I was recently looking through pictures on my phone and came across some pictures from a night out with some girlfriends. I had taken pictures from before I left the house of my hair and makeup, and then some pictures with my friends later in the evening. In the pictures before I look awake and ready to go. Only a short time later at the restaurant my eyes tell a completely different story. I doubt anyone else would see it but I can see the difference. In just the short time it took to get from my house to the restaurant I can see how tired I am. I can see that even though the evening out had just started I was already running low on energy and on spoons. That’s because for the chronically ill (a Spoonie) the planning and preparation for a night out starts many hours before the event begins.
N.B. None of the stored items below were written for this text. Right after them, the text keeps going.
Source: an optimization exercise on an open RTL-to-GDS flow (aim: small area). Production flows keep margins and buffers that such runs may drop.
In this exercise RTL edits were held to simulation tests only and were not proved equivalent to the original.
Power figures rest on the tool's default switching activity, not on a simulated workload.

==> run a: inputs <==
==> flow/design.v <==
module pctrl #(
   parameter [7:0]   ADDR = 8'd0
)(
   input             clk,
   input             nRst,
   input             rx,
   output reg        busy,
   output reg  [7:0] cnt,
   output reg        mine,
   output reg  [2:0] op
);
   wire last = mine ? (op[2:1] == 2'b01 ? (cnt == 8'd159) : (cnt == 8'd63))
                    : (cnt == 8'd74);
   always @(posedge clk or negedge nRst) begin
      if (!nRst)
         busy <= 1'b0;
      else if (!busy)
         busy <= !rx;
      else if (last)
         busy <= 1'b0;
   end
   always @(posedge clk) begin
      if (!busy) begin
         cnt   <= 8'd16;
         mine  <= 1'b1;
      end else begin
         cnt   <= cnt + 1'b1;
         if (cnt[7:3] == 5'b00010 && rx != ADDR[cnt[2:0]]) mine <= 1'b0;
         if (cnt == 8'd24) op[0] <= rx;
         if (cnt == 8'd25) op[1] <= rx;
         if (cnt == 8'd26) op[2] <= rx;
      end
   end
endmodule
module pdata(
   input             clk,
   input             nRst,
   input             rx,
   input             busy,
   input      [7:0]  cnt,
   input             mine,
   input      [2:0]  op,
   output            tx
);
   reg   [31:0]   d1;
   reg   [31:0]   d2;
   reg   [31:0]   l;
   reg   [31:0]   m;
   reg   [63:0]   up;
   reg            c;
   reg            pc;
   reg            z1, z2, za;
   wire  act      = busy & mine;
   wire  exec     = act & (cnt[7:5] != 3'd0);
   wire  mulop    = op[2] & (op[1] ^ op[0]);
   wire  out_d1   = exec & (op == 3'd0);
   wire  out_d2   = exec & (op == 3'd1);
   wire  out_res  = exec & (op[2:1] == 2'b01);
   wire  res_lo   = out_res & (cnt[7:5] == 3'd1 || cnt[7:5] == 3'd2);
   wire  res_hi   = out_res & ~res_lo;
   wire  step     = act & mulop & (cnt[7:5] == 3'd1);
   wire  start    = act & mulop & (cnt == 8'd31);
   wire  clr      = start & (~op[1] | za);
   wire  swap     = ~busy & mine & mulop & (cnt == 8'd64);
   wire  s1       = step | res_lo;
   wire  h        = ~s1 & ~swap & ~clr;
   reg         b;
   always @(posedge clk)
      b <= act & mulop & (cnt >= 8'd31) & (cnt <= 8'd62) & ~z1 & ~z2 &
           ((cnt == 8'd31) ? d2[0] : d2[1]);
   wire [32:0] ax    = {m[0], l};
   wire [32:0] ay    = {c, d1 & {32{b}}};
   wire [33:0] cy;
   wire [32:0] res;
   assign cy[0] = 1'b0;
   genvar i;
   generate
      for (i = 0; i < 33; i = i + 1) begin : fa
         assign res[i]  = ax[i] ^ ay[i] ^ cy[i];
         assign cy[i+1] = (ax[i] & ay[i]) | (cy[i] & (ax[i] ^ ay[i]));
      end
   endgenerate
   wire        zap   = za | ~op[1];
   wire [1:0]  uin   = up[1:0] & {2{~zap}};
   wire        u0    = uin[0] ^ pc;
   wire        uc0   = uin[0] & pc;
   wire        u1    = uin[1] ^ uc0;
   wire        uc1   = uin[1] & uc0;
   wire        u_sh  = step | (res_hi & cnt[0]);
   wire        tapu  = up[cnt[0]];
   wire        tap   = res_lo ? l[0] : (tapu ^ pc);
   assign tx = (out_d1 & ~z1 & d1[0]) | (out_d2 & ~z2 & d2[0]) |
               (out_res & ~za & tap);
   always @(posedge clk) begin
      if (out_d1)       d1 <= {rx, d1[31:1]};
      if (out_d2)       d2 <= {rx, d2[31:1]};
      else if (step)    d2 <= {d2[0], d2[31:1]};
      l  <= ({32{h}}    & l)
          | ({32{s1}}   & res[32:1])
          | ({32{swap}} & m);
      m  <= ({32{h}}    & m)
          | ({32{s1}}   & {step & res[0], m[31:1]})
          | ({32{swap}} & l);
      if (u_sh)
         up <= {(step ? {u1, u0} : 2'b00), up[63:2]};
      c  <= step & cy[33];
      if (clr || (res_hi && cnt == 8'd159))
         pc <= 1'b0;
      else if (step)
         pc <= (cnt == 8'd63) ? cy[33] : uc1;
      else if (res_hi)
         pc <= pc & tapu;
   end
   always @(posedge clk or negedge nRst) begin
      if (!nRst) begin
         z1    <= 1'b1;
         z2    <= 1'b1;
         za    <= 1'b1;
      end else begin
         if (out_d1 && cnt == 8'd63) z1 <= 1'b0;
         if (out_d2 && cnt == 8'd63) z2 <= 1'b0;
         if (step   && cnt == 8'd63) za <= 1'b0;
      end
   end
endmodule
Going out used to be so much fun. It was no big deal to work a 12 hour shift and then run home change clothes, freshen up the makeup and go out for drinks and be out until 2 in the morning. And sometimes be back at work at 630. I can’t even imagine doing that now. First, I couldn’t work a 12 hour shift let alone any of the rest of it. It was so much fun because my bestie might call at 8 or 9 pm and say let’s go out and I would find something to wear, do my makeup and run out the door. I never thought about what I had to do in the morning or how tired I was. My only thought would be how cute I looked and if I had enough cash for covers (okay I’m not that vain, but I was 25ish). Sadly, since I got sick that’s all changed. Going out has to be well planned and sadly is no longer a spur of the moment part of my life and now has to be well planned and prepared for. It’s amazing how something that seems like a medical condition so small can be so big and life changing.
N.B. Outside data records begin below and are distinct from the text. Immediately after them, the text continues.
From an optimization exercise on the open Yosys and OpenROAD flow, aimed at small area and a short achievable clock period; shortcuts taken in it are not production practice.
Where RTL was checked, it was by simulation tests only, not by an equivalence proof against the original.
For runs 6 to 8, only the layout was checked, not whether the RTL still works.
Power is estimated from default activity; no workload was simulated.

**design.v**
```verilog
`timescale 1ns / 1ps
module execute(
    input clk,
    input [1:0] ctlwb_in, ctlm_in,
    input [31:0] npc, rdata1, rdata2, s_extend,
    input [4:0] instr_2016, instr_1511,
    input [1:0] alu_op,
    input [5:0] funct,
    input alusrc, regdst,
    output reg [1:0] ctlwb_out, ctlm_out,
    output reg [31:0] adder_out, alu_result_out, rdata2_out,
    output reg [4:0] muxout_out
);
    wire rtype    = (alu_op == 2'b10);
    wire f_add    = rtype & (funct == 6'b100000);
    wire f_sub    = rtype & (funct == 6'b100010);
    wire op_and   = rtype & (funct == 6'b100100);
    wire op_or    = rtype & (funct == 6'b100101);
    wire op_slt   = rtype & (funct == 6'b101010);
    wire op_arith = (alu_op == 2'b00) | (alu_op == 2'b01) | f_add | f_sub;
    wire sub      = alu_op[0] | (alu_op[1] & funct[1]);
    wire [31:0] ax = rdata1 ^ {32{sub}};
    wire [31:0] b  = alusrc ? s_extend : rdata2;
    wire [31:0] ag = ax & b;
    wire [31:0] at = ax | b;
    wire [31:0] ah = ax ^ b;
    reg [31:0] g, t;
    integer i, j;
    always @(*) begin
        g = ag;
        t = at;
        for (i = 0; i < 5; i = i + 1)
            for (j = (2 << i) - 1; j < 32; j = j + (2 << i)) begin
                g[j] = g[j] | (t[j] & g[j - (1 << i)]);
                t[j] = t[j] & t[j - (1 << i)];
            end
        for (i = 3; i >= 0; i = i - 1)
            for (j = (3 << i) - 1; j < 32; j = j + (2 << i)) begin
                g[j] = g[j] | (t[j] & g[j - (1 << i)]);
                t[j] = t[j] & t[j - (1 << i)];
            end
    end
    wire [31:0] c  = {g[30:0], 1'b0};
    wire        lt = g[31];
    wire [31:0] hs  = ah ^ {32{sub}};
    wire [31:0] lg  = ({32{op_and}} & ag) | ({32{op_or}} & at);
    wire [31:0] r0  = ({32{op_arith}} & hs) | lg;
    wire [31:0] r1  = ({32{op_arith}} & ~hs) | lg;
    wire [31:0] alu_result = (c & r1) | (~c & r0) | {31'b0, op_slt & lt};
    wire [31:0] bg0 = npc & s_extend;
    wire [31:0] bp0 = npc ^ s_extend;
    reg  [31:0] bg, bp;
    integer l, k;
    always @(*) begin
        bg = bg0;
        bp = bp0;
        for (l = 0; l < 5; l = l + 1)
            for (k = (2 << l) - 1; k < 32; k = k + (2 << l)) begin
                bg[k] = bg[k] | (bp[k] & bg[k - (1 << l)]);
                bp[k] = bp[k] & bp[k - (1 << l)];
            end
        for (l = 3; l >= 0; l = l - 1)
            for (k = (3 << l) - 1; k < 32; k = k + (2 << l)) begin
                bg[k] = bg[k] | (bp[k] & bg[k - (1 << l)]);
                bp[k] = bp[k] & bp[k - (1 << l)];
            end
    end
    wire [31:0] branch = bp0 ^ {bg[30:0], 1'b0};
    always @(posedge clk) begin
        ctlwb_out      <= ctlwb_in;
        ctlm_out       <= ctlm_in;
        adder_out      <= branch;
        alu_result_out <= alu_result;
        rdata2_out     <= rdata2;
        muxout_out     <= regdst ? instr_1511 : instr_2016;
    end
endmodule
```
Preparation and getting ready for a night out as a spoonie takes a lot of pre-planning and thinking. It’s not quick and easy like it used to be. When I have plans to go out for dinner or for a movie I start planing how I need to rearrange my day a couple days or even a week before. I start thinking about when I can get a nap in during that afternoon. I also have to think earlier in that week about when I should shower so I don’t use all my spoons for the day. I plan my shower to wash my hair a day or so in advance knowing that showering the day of will be so exhausting and I will risk using to many spoons. By moving that activity to the day before I save some spoons so I will have the energy needed for my time out. So for me and other chronically ill, going out for dinner or to a movie sadly is no longer a simple night out for most. It takes a lot of thinking and pre-planning. To those who are healthy this may sound absurd but sadly, it’s true.
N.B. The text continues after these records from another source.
Background: an optimization exercise with open tools, aiming at small area. Do not read the settings as production practice. The RTL was checked by simulation tests, not by an equivalence proof against the original design. Power and IR drop assume default switching activity.

File: flow/constraint.sdc
create_clock -name core_clock -period 25.0 [get_ports {clk}]
set_input_delay 5.0000 -clock core_clock [delete_from_list [all_inputs] [get_ports {clk}]]
set_output_delay 5.0000 -clock core_clock [all_outputs]
set_load 0.01 [all_outputs]
File: flow/standard.sh
#!/bin/bash
# synth_recipe.tcl (not shown) runs the flow's synth.tcl, then flattens the netlist and writes it again
# the make line also repeats each setting of config.mk as NAME=value (left out here)
make -C /OpenROAD-flow-scripts/flow DESIGN_CONFIG=/design/flow/config.mk WORK_HOME=/design/flow/orfs CLKGATE_MAP_FILE= SYNTH_SCRIPT=/design/flow/synth_recipe.tcl "${@:-finish}"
Most healthy people and those chronically ill who aren’t in a flare probably don’t have to plan ahead and think about how they are going to get ready. They most likely don’t have to each move and each step of the getting ready process. Unfortunately I do. I have to plan each and every step of the getting ready process. I have to make sure that i am able to get ready and still have enough spoons left after getting ready to be able to enjoy the night.
Another thing I try to do is picking out my clothes beforehand. As this can be very tiring, especially if I have to try on clothing. People who are healthy wouldn’t think about this but when you are chronically ill, everything takes energy you probably don’t have to begin with. The process of putting on several different outfits to find the right one can more spoons spoons than I have available to give. And may potentially take spoons that I will need for my night out. So this needs to be done in advance so I can conserve all the energy possible.
Getting ready….. That is tiring in and of itself. And honestly makes me tired just thinking about it! I have tried several ways to get ready over the years to find the way that works best for me. Through trial and error what I have found that is best for me is to start getting ready way in advance. Several hours, in fact, before I need to leave. If I need to leave by 7pm, I will usually start getting ready by 5, or even earlier if I am really tired or in pain. That way I can have plenty of time to get ready and to include some rest periods. My arms get so tired being in the air while doing my makeup. I realize that sounds crazy, but it’s true. It never used to be a problem but now my arms become very fatigued and start to hurt after a very short time when doing my makeup. So I will do part of my makeup, and then take a break, do a little more and take another break. I will continue this pattern until I complete my whole face. Depending on how I am feeling this process may only require one break. If I am in a flare or feeling poorly it make require multiple breaks to get the job done. I also always want the make sure I give myself a good chunk of time to rest once I’m done getting ready before I need to leave. I’ve learned that I will have more energy and have a better time if I get even 10 minuets to rest before I have to walk out the door.
The process of getting ready from start to finish including shower, blow-drying my hair, styling my hair, Makeup and getting dressed that once took an hour tops. Now is a multi-step process that usually takes several hours over a two day span. Being chronically ill has changed the how I do a many things in life including how I get ready. I’ll be honest, it is not as bad as it sounds here every time I get ready. But then again some times it’s worse. I just never know how it’s going to be until I am in the middle of it. That’s something I think we all take for granted. We never think about the things we do so easily and quickly until something impedes is from doing them. I guess what I want you all to take away from this is, to not take the small things for granted. We all need to appreciate our bodies for the amazing things they can do. We all need to remember that no one knows when things may change and we may not be able to do those small things for ourself anymore.